Instructions to follow: Extract the data exactly, missing nothing.

Stored data:
*** Block opens ***

### src/hdl/sd_spi_controller.sv
`timescale 1ns/1ps

module sd_spi_controller (
    input  logic                 clk,
    input  logic                 rst_n,
    input  logic                 clk_en,
    input  logic                 start,
    input  sd_spi_pkg::sd_frame_t cmd_in,
    input  logic                 spi_miso,
    output sd_spi_pkg::sd_frame_t resp,
    output logic                 resp_valid,
    output sd_spi_pkg::sd_byte_t  data_byte,
    output logic                 data_valid,
    output logic                 busy,
    output logic                 done,
    output logic                 spi_cs,
    output logic                 spi_clk,
    output logic                 spi_mosi
);

    // Byte-level handshake between the FSM and the shifter.
    logic                 byte_start;
    logic                 byte_done;
    logic                 cs_hold;
    sd_spi_pkg::sd_byte_t tx_byte;
    sd_spi_pkg::sd_byte_t rx_byte;

    sd_cmd_sequencer i_seq (
        .clk        (clk),
        .rst_n      (rst_n),
        .clk_en     (clk_en),
        .start      (start),
        .cmd_in     (cmd_in),
        .byte_done  (byte_done),
        .rx_byte    (rx_byte),
        .byte_start (byte_start),
        .tx_byte    (tx_byte),
        .cs_hold    (cs_hold),
        .resp       (resp),
        .resp_valid (resp_valid),
        .data_byte  (data_byte),
        .data_valid (data_valid),
        .busy       (busy),
        .done       (done)
    );

    sd_spi_byte_engine i_engine (
        .clk        (clk),
        .rst_n      (rst_n),
        .clk_en     (clk_en),
        .byte_start (byte_start),
        .tx_byte    (tx_byte),
        .cs_hold    (cs_hold),
        .spi_miso   (spi_miso),
        .byte_done  (byte_done),
        .rx_byte    (rx_byte),
        .spi_cs     (spi_cs),
        .spi_clk    (spi_clk),
        .spi_mosi   (spi_mosi)
    );

endmodule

*** Block closes ***

Your solution:
### src/hdl/sd_spi_controller.sv
`timescale 1ns/1ps

module sd_spi_controller (
    input  logic                 clk,
    input  logic                 rst_n,
    input  logic                 clk_en,
    input  logic                 start,
    input  sd_spi_pkg::sd_frame_t cmd_in,
    input  logic                 spi_miso,
    output sd_spi_pkg::sd_frame_t resp,
    output logic                 resp_valid,
    output sd_spi_pkg::sd_byte_t  data_byte,
    output logic                 data_valid,
    output logic                 busy,
    output logic                 done,
    output logic                 spi_cs,
    output logic                 spi_clk,
    output logic                 spi_mosi
);

    // Byte-level handshake between the FSM and the shifter.
    logic                 byte_start;
    logic                 byte_done;
    logic                 cs_hold;
    sd_spi_pkg::sd_byte_t tx_byte;
    sd_spi_pkg::sd_byte_t rx_byte;

    sd_cmd_sequencer i_seq (
        .clk        (clk),
        .rst_n      (rst_n),
        .clk_en     (clk_en),
        .start      (start),
        .cmd_in     (cmd_in),
        .byte_done  (byte_done),
        .rx_byte    (rx_byte),
        .byte_start (byte_start),
        .tx_byte    (tx_byte),
        .cs_hold    (cs_hold),
        .resp       (resp),
        .resp_valid (resp_valid),
        .data_byte  (data_byte),
        .data_valid (data_valid),
        .busy       (busy),
        .done       (done)
    );

    sd_spi_byte_engine i_engine (
        .clk        (clk),
        .rst_n      (rst_n),
        .clk_en     (clk_en),
        .byte_start (byte_start),
        .tx_byte    (tx_byte),
        .cs_hold    (cs_hold),
        .spi_miso   (spi_miso),
        .byte_done  (byte_done),
        .rx_byte    (rx_byte),
        .spi_cs     (spi_cs),
        .spi_clk    (spi_clk),
        .spi_mosi   (spi_mosi)
    );

endmodule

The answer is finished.